Poets live with silence: 
the silence before the poem; 
the silence when the poem comes;
the silence in between the words, as you
drink the words, watch them glide through your mind,
feel them slide down your throat
toward your heart ….

—Michael Shepherd, “Rumi’s Silence”

Silence, poetry and prayer have something in common—they connect us to the mysterious aspects of living. We can’t describe or explain mysteries. We can, however, experience them.
I first learned about the benefits of silence through a long association with poets. More recently after becoming a Benedictine oblate, I’ve gotten to know monks and nuns—collectively called monastics—who have deepened my understanding of the beauty and benefits of silence.
In the dark, it’s easier to see with peripheral vision than if we look directly at things. Since the experience of silence is inexplicable, I won’t attempt to describe what it does or how it benefits us. Instead I will give it a sideways glance, exploring its paradoxical attributes.

1. Silence is Paradoxical

Silence incorporates absence and presence.

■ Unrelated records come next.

File: config.mk
export PLATFORM = sky130hd
export DESIGN_NAME = dis_controller
export DESIGN_NICKNAME = d
export VERILOG_FILES = /design/src/rtl/dis_pkg.sv /design/src/rtl/dis_controller.sv
export SDC_FILE = /design/constraint.sdc
export NUM_CORES = 1
export LEC_CHECK = 0
export BUFFER_PORTS_ARGS = -buffer_cell sky130_fd_sc_hd__buf_2
export CAP_MARGIN = 40
export CORE_AREA = 8 8 45 47
export CTS_BUF_LIST = sky130_fd_sc_hd__clkbuf_4 sky130_fd_sc_hd__clkbuf_8
export DETAILED_ROUTE_END_ITERATION = 12
export DIE_AREA = 0 0 53 55
export PLACE_DENSITY_LB_ADDON = 0.05
export SYNTH_ARGS = -nofsm -noshare
export SYNTH_HDL_FRONTEND = slang
export SYNTH_SLANG_ARGS = --single-unit
File: constraint.sdc
create_clock -name i_clk -period 5 [get_ports i_clk]
set_clock_uncertainty 0.2 [all_clocks]
set_input_delay 1.5 -clock i_clk [delete_from_list [all_inputs] [get_ports i_clk]]
set_output_delay 1.5 -clock i_clk [all_outputs]
set_load 0.02 [all_outputs]
File: src/rtl/dis_pkg.sv
`timescale 1ns / 1ps
package dis_pkg;

    // defaults for the top-level parameters
    localparam int DEF_MAX_ENTRIES = 1024;
    localparam int DEF_KEY_BITS    = 16;

    // fixed field widths of the ports
    localparam int SKEY_W = 16;
    localparam int TAG_W  = 10;
    localparam int FILL_W = 11;

    // operation codes
    localparam logic OP_INSERT = 1'b0;
    localparam logic OP_POP    = 1'b1;

    // commands from the controller to the datapath
    typedef struct packed {
        logic ld_item;      // latch key and tag of the accepted word
        logic cnt_inc;
        logic cnt_dec;
        logic rd_top;       // read the entry at count-1, address register follows
        logic rd_next;      // read the entry below the current address
        logic wr_shift;     // move the entry just read up by one place
        logic wr_new_above; // write the new pair above the current address
        logic wr_new_zero;  // write the new pair at the bottom
        logic res_pop;      // result comes from the entry just read
        logic res_flag;     // result carries no pair
        logic res_drop;     // with res_flag: insert found the table full
        logic emit;         // move the result into the output register
    } t_cmd;

    // status from the datapath to the controller
    typedef struct packed {
        logic empty;
        logic full;
        logic rd_ge;        // key just read is not below the new key
        logic addr_zero;
        logic out_free;
    } t_status;

endpackage

File: src/rtl/dis_controller.sv
`timescale 1ns / 1ps
module dis_controller (
    input  logic             i_clk,
    input  logic             i_rst_n,
    input  logic             i_valid,
    input  logic             i_operation,
    output logic             o_ready,
    input  dis_pkg::t_status i_status,
    output dis_pkg::t_cmd    o_cmd
);
    import dis_pkg::*;

    localparam logic [2:0] S_IDLE  = 3'd0;
    localparam logic [2:0] S_SHIFT = 3'd1;
    localparam logic [2:0] S_PLACE = 3'd2;
    localparam logic [2:0] S_POPRD = 3'd3;
    localparam logic [2:0] S_EMIT  = 3'd4;

    logic [2:0] r_state;
    logic [2:0] n_state;

    always_ff @(posedge i_clk) begin
        if (!i_rst_n) begin
            r_state <= S_IDLE;
        end else begin
            r_state <= n_state;
        end
    end

    assign o_ready = (r_state == S_IDLE);

    // next state and commands
    always_comb begin
        n_state = r_state;
        o_cmd   = '0;
        case (r_state)
            S_IDLE: begin
                if (i_valid) begin
                    o_cmd.ld_item = 1'b1;
                    if (i_operation == OP_INSERT) begin
                        if (i_status.full) begin
                            o_cmd.res_flag = 1'b1;
                            o_cmd.res_drop = 1'b1;
                            n_state        = S_EMIT;
                        end else if (i_status.empty) begin
                            o_cmd.cnt_inc = 1'b1;
                            n_state       = S_PLACE;
                        end else begin
                            o_cmd.cnt_inc = 1'b1;
                            o_cmd.rd_top  = 1'b1;
                            n_state       = S_SHIFT;
                        end
                    end else begin
                        if (i_status.empty) begin
                            o_cmd.res_flag = 1'b1;
                            n_state        = S_EMIT;
                        end else begin
                            o_cmd.cnt_dec = 1'b1;
                            o_cmd.rd_top  = 1'b1;
                            n_state       = S_POPRD;
                        end
                    end
                end
            end
            // walk down from the top, moving every key not below the new one up
            S_SHIFT: begin
                if (i_status.rd_ge) begin
                    o_cmd.wr_shift = 1'b1;
                    if (i_status.addr_zero) begin
                        n_state = S_PLACE;
                    end else begin
                        o_cmd.rd_next = 1'b1;
                    end
                end else begin
                    o_cmd.wr_new_above = 1'b1;
                    o_cmd.res_flag     = 1'b1;
                    n_state            = S_EMIT;
                end
            end
            S_PLACE: begin
                o_cmd.wr_new_zero = 1'b1;
                o_cmd.res_flag    = 1'b1;
                n_state           = S_EMIT;
            end
            S_POPRD: begin
                o_cmd.res_pop = 1'b1;
                n_state       = S_EMIT;
            end
            S_EMIT: begin
                if (i_status.out_free) begin
                    o_cmd.emit = 1'b1;
                    n_state    = S_IDLE;
                end
            end
            default: begin
                n_state = S_IDLE;
            end
        endcase
    end

endmodule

It is common to think of silence as the lack of sound, but pure silence is something few of us ever experience. For me, silence is a place where distracting or disturbing noises will not disrupt the ability to concentrate, meditate, pray, rest, listen, dream or create. Silence, then, is that which is not there, an absence of noise.

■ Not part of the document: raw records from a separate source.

$ cat src/hdl/vspd_pkg.sv
// package for the vector stream plot decoder
// widths, command bytes, register indexes, job and config types
// no dependencies
package vspd_pkg;

  localparam int BYTE_W      = 8;
  localparam int COORD_W     = 16;
  localparam int ZOOM_W      = 5;
  localparam int PROD_W      = COORD_W + ZOOM_W;
  localparam int POS_W       = 22;
  localparam int CFG_DATA_W  = 16;
  localparam int DIV_STEPS   = PROD_W;
  localparam int CNT_W       = $clog2(DIV_STEPS + 1);
  localparam int QUEUE_DEPTH = 2;
  localparam int QPTR_W      = $clog2(QUEUE_DEPTH);
  localparam int QCNT_W      = $clog2(QUEUE_DEPTH + 1);

  localparam logic [BYTE_W-1:0] CMD_POINT  = 8'h1C;
  localparam logic [BYTE_W-1:0] CMD_VECTOR = 8'h1D;

  typedef enum logic [1:0] {
    REG_ZOOM          = 2'd0,
    REG_SCALE_DIVISOR = 2'd1,
    REG_OFFSET_H      = 2'd2,
    REG_OFFSET_V      = 2'd3
  } cfg_idx_t;

  typedef enum logic [1:0] {
    JOB_VECTOR = 2'd0,
    JOB_POINT  = 2'd1,
    JOB_DARK   = 2'd2
  } job_kind_t;

  typedef struct packed {
    job_kind_t          kind;
    logic [COORD_W-1:0] raw_x;
    logic [COORD_W-1:0] raw_y;
  } job_t;

  typedef struct packed {
    logic [ZOOM_W-1:0]         zoom;
    logic [ZOOM_W-1:0]         scale_divisor;
    logic signed [COORD_W-1:0] offset_horizontal;
    logic signed [COORD_W-1:0] offset_vertical;
  } cfg_t;

endpackage

$ cat src/hdl/vspd_if.sv
// channel interfaces: command byte stream, draw requests, register writes
// depends on vspd_pkg
interface vspd_byte_if import vspd_pkg::*; ();
  logic              valid;
  logic              ready;
  logic [BYTE_W-1:0] stream_byte;
  modport source (output valid, output stream_byte, input ready);
  modport sink (input valid, input stream_byte, output ready);
endinterface

interface vspd_draw_if import vspd_pkg::*; ();
  logic                    valid;
  logic                    ready;
  logic                    draw_kind;
  logic signed [POS_W-1:0] start_x;
  logic signed [POS_W-1:0] start_y;
  logic signed [POS_W-1:0] end_x;
  logic signed [POS_W-1:0] end_y;
  modport source (output valid, output draw_kind, output start_x, output start_y,
                  output end_x, output end_y, input ready);
  modport sink (input valid, input draw_kind, input start_x, input start_y,
                input end_x, input end_y, output ready);
endinterface

interface vspd_cfg_if import vspd_pkg::*; ();
  logic                  valid;
  logic                  ready;
  cfg_idx_t              index;
  logic [CFG_DATA_W-1:0] data;
  modport source (output valid, output index, output data, input ready);
  modport sink (input valid, input index, input data, output ready);
endinterface

$ cat src/hdl/vspd_front.sv
// front end: byte parser, mode tracking, coordinate assembly
// depends on vspd_pkg and vspd_if; pushes one job per finished coordinate
module vspd_front import vspd_pkg::*; (
  input  logic             clk,
  input  logic             rst,
  vspd_byte_if.sink        stream,
  output logic             job_valid,
  input  logic             job_ready,
  output job_t             job
);

  typedef enum logic [3:0] {
    PH_Y_HIGH = 4'b0001,
    PH_Y_LOW  = 4'b0010,
    PH_X_HIGH = 4'b0100,
    PH_X_LOW  = 4'b1000
  } phase_t;

  phase_t             phase;
  logic               point_mode;
  logic               dark_pending;
  logic [COORD_W-1:0] raw_y;
  logic [BYTE_W-1:0]  raw_x_high;
  logic               accept;

  assign stream.ready = (phase != PH_X_LOW) || job_ready;
  assign accept       = stream.valid && stream.ready;
  assign job_valid    = stream.valid && (phase == PH_X_LOW);

  always_comb begin
    job.raw_x = {raw_x_high, stream.stream_byte};
    job.raw_y = raw_y;
    if (point_mode) begin
      job.kind = JOB_POINT;
    end else if (dark_pending) begin
      job.kind = JOB_DARK;
    end else begin
      job.kind = JOB_VECTOR;
    end
  end

  always_ff @(posedge clk) begin
    if (rst) begin
      phase        <= PH_Y_HIGH;
      point_mode   <= 1'b0;
      dark_pending <= 1'b1;
      raw_y        <= '0;
      raw_x_high   <= '0;
    end else if (accept) begin
      case (phase)
        PH_Y_HIGH: begin
          if (stream.stream_byte == CMD_VECTOR) begin
            if (!point_mode) begin
              dark_pending <= 1'b1;
            end
            point_mode <= 1'b0;
          end else if (stream.stream_byte == CMD_POINT) begin
            point_mode <= 1'b1;
          end else begin
            raw_y[COORD_W-1:BYTE_W] <= stream.stream_byte;
            phase                   <= PH_Y_LOW;
          end
        end
        PH_Y_LOW: begin
          raw_y[BYTE_W-1:0] <= stream.stream_byte;
          phase             <= PH_X_HIGH;
        end
        PH_X_HIGH: begin
          raw_x_high <= stream.stream_byte;
          phase      <= PH_X_LOW;
        end
        PH_X_LOW: begin
          // dark move consumed here, points leave it alone
          if (!point_mode) begin
            dark_pending <= 1'b0;
          end
          phase <= PH_Y_HIGH;
        end
        default: begin
          phase <= PH_Y_HIGH;
        end
      endcase
    end
  end

  a_last_byte_pushes: assert property (@(posedge clk) disable iff (rst)
    (accept && phase == PH_X_LOW) |-> (job_valid && job_ready))
    else $error("final coordinate byte taken without a job push");

  a_dark_cleared_after_vector: assert property (@(posedge clk) disable iff (rst)
    (accept && phase == PH_X_LOW && !point_mode) |=> !dark_pending)
    else $error("dark move still pending after a vector coordinate");

endmodule

$ cat src/hdl/vspd_queue.sv
// two-entry job queue between front and back
// depends on vspd_pkg
module vspd_queue import vspd_pkg::*; (
  input  logic clk,
  input  logic rst,
  input  logic push_valid,
  output logic push_ready,
  input  job_t push_job,
  output logic pop_valid,
  input  logic pop_ready,
  output job_t pop_job
);

  job_t              entries [QUEUE_DEPTH];
  logic [QPTR_W-1:0] wr_ptr;
  logic [QPTR_W-1:0] rd_ptr;
  logic [QCNT_W-1:0] count;
  logic              push;
  logic              pop;

  assign push_ready = (count != QCNT_W'(QUEUE_DEPTH));
  assign pop_valid  = (count != '0);
  assign pop_job    = entries[rd_ptr];
  assign push       = push_valid && push_ready;
  assign pop        = pop_valid && pop_ready;

  always_ff @(posedge clk) begin
    if (push) begin
      entries[wr_ptr] <= push_job;
    end
  end

  always_ff @(posedge clk) begin
    if (rst) begin
      wr_ptr <= '0;
      rd_ptr <= '0;
      count  <= '0;
    end else begin
      if (push) begin
        wr_ptr <= (wr_ptr == QPTR_W'(QUEUE_DEPTH - 1)) ? '0 : wr_ptr + 1'b1;
      end
      if (pop) begin
        rd_ptr <= (rd_ptr == QPTR_W'(QUEUE_DEPTH - 1)) ? '0 : rd_ptr + 1'b1;
      end
      if (push && !pop) begin
        count <= count + 1'b1;
      end else if (pop && !push) begin
        count <= count - 1'b1;
      end
    end
  end

endmodule

$ cat src/hdl/vspd_back.sv
// back end: zoom multiply, restoring divide, offset add, draw request register
// depends on vspd_pkg and vspd_if; keeps the last scaled position
module vspd_back import vspd_pkg::*; (
  input  logic        clk,
  input  logic        rst,
  input  cfg_t        cfg,
  input  logic        job_valid,
  output logic        job_ready,
  input  job_t        job,
  vspd_draw_if.source draw
);

  typedef enum logic [2:0] {
    S_IDLE = 3'b001,
    S_DIV  = 3'b010,
    S_EMIT = 3'b100
  } state_t;

  typedef struct packed {
    logic [ZOOM_W-1:0] rem;
    logic [PROD_W-1:0] dvd;
  } div_t;

  state_t                  state;
  job_kind_t               kind;
  div_t                    div_x;
  div_t                    div_y;
  logic [CNT_W-1:0]        count;
  logic signed [POS_W-1:0] last_x;
  logic signed [POS_W-1:0] last_y;
  logic [ZOOM_W-1:0]       divisor;
  div_t                    div_x_next;
  div_t                    div_y_next;
  logic signed [POS_W-1:0] pos_x;
  logic signed [POS_W-1:0] pos_y;
  logic                    out_free;
  logic                    load_out;

  // one restoring step: quotient bit shifts into the dividend's low end
  function automatic div_t div_step(div_t cur, logic [ZOOM_W-1:0] d);
    logic [ZOOM_W:0] trial;
    div_t            res;
    trial = {cur.rem, cur.dvd[PROD_W-1]};
    if (trial >= {1'b0, d}) begin
      res.rem = ZOOM_W'(trial - {1'b0, d});
      res.dvd = {cur.dvd[PROD_W-2:0], 1'b1};
    end else begin
      res.rem = trial[ZOOM_W-1:0];
      res.dvd = {cur.dvd[PROD_W-2:0], 1'b0};
    end
    return res;
  endfunction

  assign divisor    = (cfg.scale_divisor == '0) ? ZOOM_W'(1) : cfg.scale_divisor;
  assign div_x_next = div_step(div_x, divisor);
  assign div_y_next = div_step(div_y, divisor);
  assign pos_x      = POS_W'(signed'({1'b0, div_x.dvd})) + POS_W'(cfg.offset_horizontal);
  assign pos_y      = POS_W'(signed'({1'b0, div_y.dvd})) + POS_W'(cfg.offset_vertical);
  assign job_ready  = (state == S_IDLE);
  assign out_free   = !draw.valid || draw.ready;
  assign load_out   = (state == S_EMIT) && (kind != JOB_DARK) && out_free;

  always_ff @(posedge clk) begin
    if (rst) begin
      state  <= S_IDLE;
      count  <= '0;
      last_x <= '0;
      last_y <= '0;
    end else begin
      case (state)
        S_IDLE: begin
          if (job_valid) begin
            state <= S_DIV;
            count <= '0;
          end
        end
        S_DIV: begin
          count <= count + 1'b1;
          if (count == CNT_W'(DIV_STEPS - 1)) begin
            state <= S_EMIT;
          end
        end
        S_EMIT: begin
          if (kind == JOB_DARK || out_free) begin
            last_x <= pos_x;
            last_y <= pos_y;
            state  <= S_IDLE;
          end
        end
        default: begin
          state <= S_IDLE;
        end
      endcase
    end
  end

  always_ff @(posedge clk) begin
    if (state == S_IDLE && job_valid) begin
      kind      <= job.kind;
      div_x.rem <= '0;
      div_y.rem <= '0;
      div_x.dvd <= PROD_W'(job.raw_x) * PROD_W'(cfg.zoom);
      div_y.dvd <= PROD_W'(job.raw_y) * PROD_W'(cfg.zoom);
    end else if (state == S_DIV) begin
      div_x <= div_x_next;
      div_y <= div_y_next;
    end
  end

  always_ff @(posedge clk) begin
    if (rst) begin
      draw.valid <= 1'b0;
    end else if (load_out) begin
      draw.valid <= 1'b1;
    end else if (draw.ready) begin
      draw.valid <= 1'b0;
    end
  end

  always_ff @(posedge clk) begin
    if (load_out) begin
      draw.end_x <= pos_x;
      draw.end_y <= pos_y;
      if (kind == JOB_POINT) begin
        draw.draw_kind <= 1'b1;
        draw.start_x   <= '0;
        draw.start_y   <= '0;
      end else begin
        draw.draw_kind <= 1'b0;
        draw.start_x   <= last_x;
        draw.start_y   <= last_y;
      end
    end
  end

  a_pop_starts_divide: assert property (@(posedge clk) disable iff (rst)
    (job_valid && job_ready) |=> (state == S_DIV && count == '0))
    else $error("job taken without starting the divider");

  a_request_from_emit: assert property (@(posedge clk) disable iff (rst)
    $rose(draw.valid) |-> $past(state == S_EMIT))
    else $error("draw request raised outside the emit step");

  a_divide_complete: assert property (@(posedge clk) disable iff (rst)
    (state == S_EMIT) |-> (count == CNT_W'(DIV_STEPS)))
    else $error("emit reached before all quotient bits were formed");

endmodule

$ cat src/hdl/vector_stream_plot_decoder_unit.sv
// top level of the vector stream plot decoder
// depends on vspd_pkg, vspd_if, vspd_front, vspd_queue, vspd_back
//
// channel  role    payload                                  request
// stream   sink    stream_byte[7:0]                         one command byte
// draw     source  draw_kind, start_x/y, end_x/y [21:0]     one vector or point
// cfg      sink    index[1:0], data[15:0]                   one register write
//
// flow: bytes are taken one a cycle, the last byte of a coordinate only while the
//   two-entry job queue has room for it; the back end takes each coordinate through
//   a multiply, 21 restoring divide steps of one quotient bit each and an emit,
//   and pops the next coordinate from the queue only once the emit is done
// reset: rst is synchronous; registers return to zoom 1, divisor 1, offsets 0,
//   vector mode with a dark move pending and last position at the origin
// stalls: a held draw request stops the back end at its emit step, the queue
//   then fills and only the last byte of a coordinate is held off
// cfg is always ready; writes are meant for when the block is idle
module vector_stream_plot_decoder_unit import vspd_pkg::*; (
  input  logic        clk,
  input  logic        rst,
  vspd_byte_if.sink   stream,
  vspd_draw_if.source draw,
  vspd_cfg_if.sink    cfg
);

  // configuration registers, written from the cfg channel
  cfg_t cfg_regs;

  // front to queue
  logic push_valid;
  logic push_ready;
  job_t push_job;

  // queue to back
  logic pop_valid;
  logic pop_ready;
  job_t pop_job;

  // register writes never stall
  assign cfg.ready = 1'b1;

  always_ff @(posedge clk) begin
    if (rst) begin
      cfg_regs.zoom              <= ZOOM_W'(1);
      cfg_regs.scale_divisor     <= ZOOM_W'(1);
      cfg_regs.offset_horizontal <= '0;
      cfg_regs.offset_vertical   <= '0;
    end else if (cfg.valid) begin
      case (cfg.index)
        REG_ZOOM: begin
          cfg_regs.zoom <= cfg.data[ZOOM_W-1:0];
        end
        REG_SCALE_DIVISOR: begin
          cfg_regs.scale_divisor <= cfg.data[ZOOM_W-1:0];
        end
        REG_OFFSET_H: begin
          cfg_regs.offset_horizontal <= signed'(cfg.data[COORD_W-1:0]);
        end
        REG_OFFSET_V: begin
          cfg_regs.offset_vertical <= signed'(cfg.data[COORD_W-1:0]);
        end
        default: begin
          cfg_regs <= cfg_regs;
        end
      endcase
    end
  end

  // byte parser: mode bytes, coordinate assembly, dark move marking
  vspd_front u_front (
    .clk       (clk),
    .rst       (rst),
    .stream    (stream),
    .job_valid (push_valid),
    .job_ready (push_ready),
    .job       (push_job)
  );

  // decouples parsing from the slow scaling path
  vspd_queue u_queue (
    .clk        (clk),
    .rst        (rst),
    .push_valid (push_valid),
    .push_ready (push_ready),
    .push_job   (push_job),
    .pop_valid  (pop_valid),
    .pop_ready  (pop_ready),
    .pop_job    (pop_job)
  );

  // scaling, last position tracking and the draw request register
  vspd_back u_back (
    .clk       (clk),
    .rst       (rst),
    .cfg       (cfg_regs),
    .job_valid (pop_valid),
    .job_ready (pop_ready),
    .job       (pop_job),
    .draw      (draw)
  );

endmodule
$ cat src/flat_wrapper.sv
// flat-port wrapper written by rule: the top's interface ports become plain ports
module vector_stream_plot_decoder_unit_flat import vspd_pkg::*;
  (clk, rst, stream_valid, stream_stream_byte, stream_ready, draw_valid, draw_draw_kind, draw_start_x, draw_start_y, draw_end_x, draw_end_y, draw_ready, cfg_valid, cfg_index, cfg_data, cfg_ready);
  vspd_byte_if stream_i ();
  vspd_draw_if draw_i ();
  vspd_cfg_if cfg_i ();
  input  logic clk;
  input  logic rst;
  input wire logic [$bits(stream_i.valid)-1:0] stream_valid;
  input wire logic [$bits(stream_i.stream_byte)-1:0] stream_stream_byte;
  output wire logic [$bits(stream_i.ready)-1:0] stream_ready;
  output wire logic [$bits(draw_i.valid)-1:0] draw_valid;
  output wire logic [$bits(draw_i.draw_kind)-1:0] draw_draw_kind;
  output wire logic [$bits(draw_i.start_x)-1:0] draw_start_x;
  output wire logic [$bits(draw_i.start_y)-1:0] draw_start_y;
  output wire logic [$bits(draw_i.end_x)-1:0] draw_end_x;
  output wire logic [$bits(draw_i.end_y)-1:0] draw_end_y;
  input wire logic [$bits(draw_i.ready)-1:0] draw_ready;
  input wire logic [$bits(cfg_i.valid)-1:0] cfg_valid;
  input wire logic [$bits(cfg_i.index)-1:0] cfg_index;
  input wire logic [$bits(cfg_i.data)-1:0] cfg_data;
  output wire logic [$bits(cfg_i.ready)-1:0] cfg_ready;
  assign stream_i.valid = stream_valid;
  assign stream_i.stream_byte = stream_stream_byte;
  assign stream_ready = stream_i.ready;
  assign draw_valid = draw_i.valid;
  assign draw_draw_kind = draw_i.draw_kind;
  assign draw_start_x = draw_i.start_x;
  assign draw_start_y = draw_i.start_y;
  assign draw_end_x = draw_i.end_x;
  assign draw_end_y = draw_i.end_y;
  assign draw_i.ready = draw_ready;
  assign cfg_i.valid = cfg_valid;
  assign cfg_i.index = cfg_index;
  assign cfg_i.data = cfg_data;
  assign cfg_ready = cfg_i.ready;
  vector_stream_plot_decoder_unit u_core (.clk(clk), .rst(rst), .stream(stream_i), .draw(draw_i), .cfg(cfg_i));
endmodule
$ cat config.mk
export PLATFORM = sky130hd
export DESIGN_NAME = vector_stream_plot_decoder_unit_flat
export DESIGN_NICKNAME = d
export VERILOG_FILES = /design/src/hdl/vspd_pkg.sv /design/src/hdl/vspd_if.sv /design/src/hdl/vspd_front.sv /design/src/hdl/vspd_queue.sv /design/src/hdl/vspd_back.sv /design/src/hdl/vector_stream_plot_decoder_unit.sv /design/src/flat_wrapper.sv
export SDC_FILE = /design/constraint.sdc
export NUM_CORES = 1
export LEC_CHECK = 0
export BUFFER_PORTS_ARGS = -buffer_cell sky130_fd_sc_hd__buf_2
export CAP_MARGIN = 10
export CORE_MARGIN = 2
export CORE_UTILIZATION = 51
export DETAILED_ROUTE_END_ITERATION = 8
export GPL_ROUTABILITY_DRIVEN = 0
export PLACE_DENSITY_LB_ADDON = 0.3
export SLEW_MARGIN = 10
export SYNTH_ARGS = -nofsm -noshare
export SYNTH_HDL_FRONTEND = slang
export SYNTH_SLANG_ARGS = --single-unit
$ cat constraint.sdc
create_clock -name clk -period 7 [get_ports clk]
set_input_delay 1.4 -clock clk [delete_from_list [all_inputs] [get_ports clk]]
set_output_delay 1.4 -clock clk [all_outputs]
set_load 0.005 [all_outputs]
==> results.md <==
- PortBufs: 121
- Post-CTS Resized: 0
- Share of layout cells above drive strength 1: 0.110
- Number of flops mapped to enable cells by yosys: 201
- ANT cells: 0
- Top cell type's share of synthesized area: 0.290
- Max-slew violations: 0
- Detailed placer's ending HPWL: 32900 um
- Status: complete, no violations
- WL final: 44800 um
- Worst setup SP type: register
- Chip width: 206 um
- Final core occ: 0.574
- Worst Max-Slew Pin Slew: 1110 ps
- Pin count of the biggest net entering global routing: 104
- Mapped Cells: 2090
- Crit path time final: 5050 ps
- Setup CP Type: reg2reg
- Via Count: 15000
- Syn Area/Cell: 9.95 um2
- # rows: 73
- Clk root buf: clkbuf_16
- Fillcell total: 3394
- Fin Clk Skew: 19.5 ps
- Register area: 8840 um2
- Final Cell Area: 23000 um2
- Routed len/inst: 16.5 um
- Global-route wire length before repair: 72500 um
- Crit path max fanout: 19
- Power Density: 283 nW/um2
- Core box area: 40000 um2
- Number of H-tree levels: 2
- Vias in the first global route: 14300
- Clock Path Buffers: 3
- Synth area leader: edfxtp_1
- Hold Startpoint: u_core.u_back.last_y[9]
- CTS Hold Bufs: 0
- CTS Sinks: 341
- Nets: 2394
- Syn Nets: 2322
- Worst slew margin: 0.257
- Final period utilization: 0.722
- Area Growth Syn to Fin: 10.4%
- CTS tree: done
- Antenna-violating nets left: 0
- Setup TNS: 0 ps
- Worst min path class: reg2reg
- RSZ-0062 raised after global routing: no
- Critical Path End Type: register
- Mapped Area: 20800 um2
- Worst vdd ir: 0.000183 V
- Synth unique cells: 80
- Num CTS Buffers: 35
- P_leak: 9.61 nW
- Synthesis Warnings: 0
- Ports: 123
- Register clock-pin slew on the reported worst setup and hold paths: 60 ps
- DRC violation total after the first TritonRoute iteration: 853
- Top FF cell, synth: edfxtp_1
- Number of setup buffers added after CTS: 0
- First-pass iteration count of the detailed router: 5
- Antenna violations before repair: 0
- Tot GR Track Use: 0.211
- Dpl cell area: 21800 um2
- Area used by multi-input combinational logic: 11000 um2
- #FFs+latches synth: 341
- Global route total overflow: 0
- Die Span Y: 206 um
- DRC viols: 0
- Count of final setup violators: 0
- Post-synthesis async set-or-reset flop share: 0
- Maxcap violations: 0
- Starting density of the core: 0.520
- Top cells by area, synth: edfxtp_1 29%, dfxtp_1 13%, fa_1 8.5%
- Sequential area share after synthesis: 0.425
- Worst EP required: 7290 ps
- Clk_lat worst skew: 530 ps
- Critical Path AT: 5340 ps
- Hold WS: 447 ps
- Routed vias/inst: 5.51
- Fin. Hold Viols: 0
- Max Fclk: 198 MHz
- Die area: 42400 um2
placed cells by master (no fill, tap or decap), types with 80 or more instances in the layout:
cell,n
nor2_1,111
o21ai_0,83
fa_1,88
buf_2,120
inv_1,149
edfxtp_1,201
and2_1,80
dfxtp_1,140
ha_1,113
nand2_1,236
nor2b_1,101
a21oi_1,140
stage by stage:
step / power (mW) / cells / worst slack [ps]
floorplan: 4.12 / 2090 / 1270
global placement: 4.55 / 2650 / 2100
detailed placement: 4.60 / 2650 / 2010
CTS: 6.52 / 2714 / 1970
global route: 6.89 / 2714 / 1650
finish: 6.51 / 2714 / 1950
synthesized netlist by cell type (80+ instances only):
library cell,number
edfxtp_1,201
clkbuf_1,87
nor2_1,114
and2_1,80
o21ai_0,83
fa_1,88
nor2b_1,101
ha_1,113
dfxtp_1,140
nand2_1,236
a21oi_1,140
inv_1,149
final cells by class:
cell class,count,area share
well taps,525,0.0286
multi-input cells,1498,0.480
repair buffers,135,0.0310
clock buffers,50,0.0433
clock inverters,14,0.00779
flip-flops and latches,341,0.385
inverters,151,0.0247
logic make-up after synthesis:
logic type	Yosys count	share of synthesized area
and+or+nand+nor	744	0.184
AOI/OAI and AO/OA	419	0.131
DFF	341	0.425
buffers and inverters	251	0.0467
adders and majority gates	201	0.153
muxes	76	0.0375
xor gates and xnor gates	57	0.0240
other	1	0.000180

Silence is a state of being that creative or meditative people seek because it allows them, as poet Jane Hirschfeld writes, to “flush from the deep thickets of the self some thought, feeling, comprehension, question, music, [they] didn’t know was in [them], or in the world.”

This work of “flushing,” as every hunter, photographer, poet and spiritual seeker knows, requires that we remain quiet. If we charge heedless through woods or words, talking out loud or preoccupied with worries and plans, whatever we’re after will hunker down and hide. To flush out that of which we’re not aware, we must master our impulsive instincts, quiet our relentless egos, and relinquish our desire to make something happen. This is simple yet difficult work. We wait for some thing to change position and emerge, allowing us to discover its presence.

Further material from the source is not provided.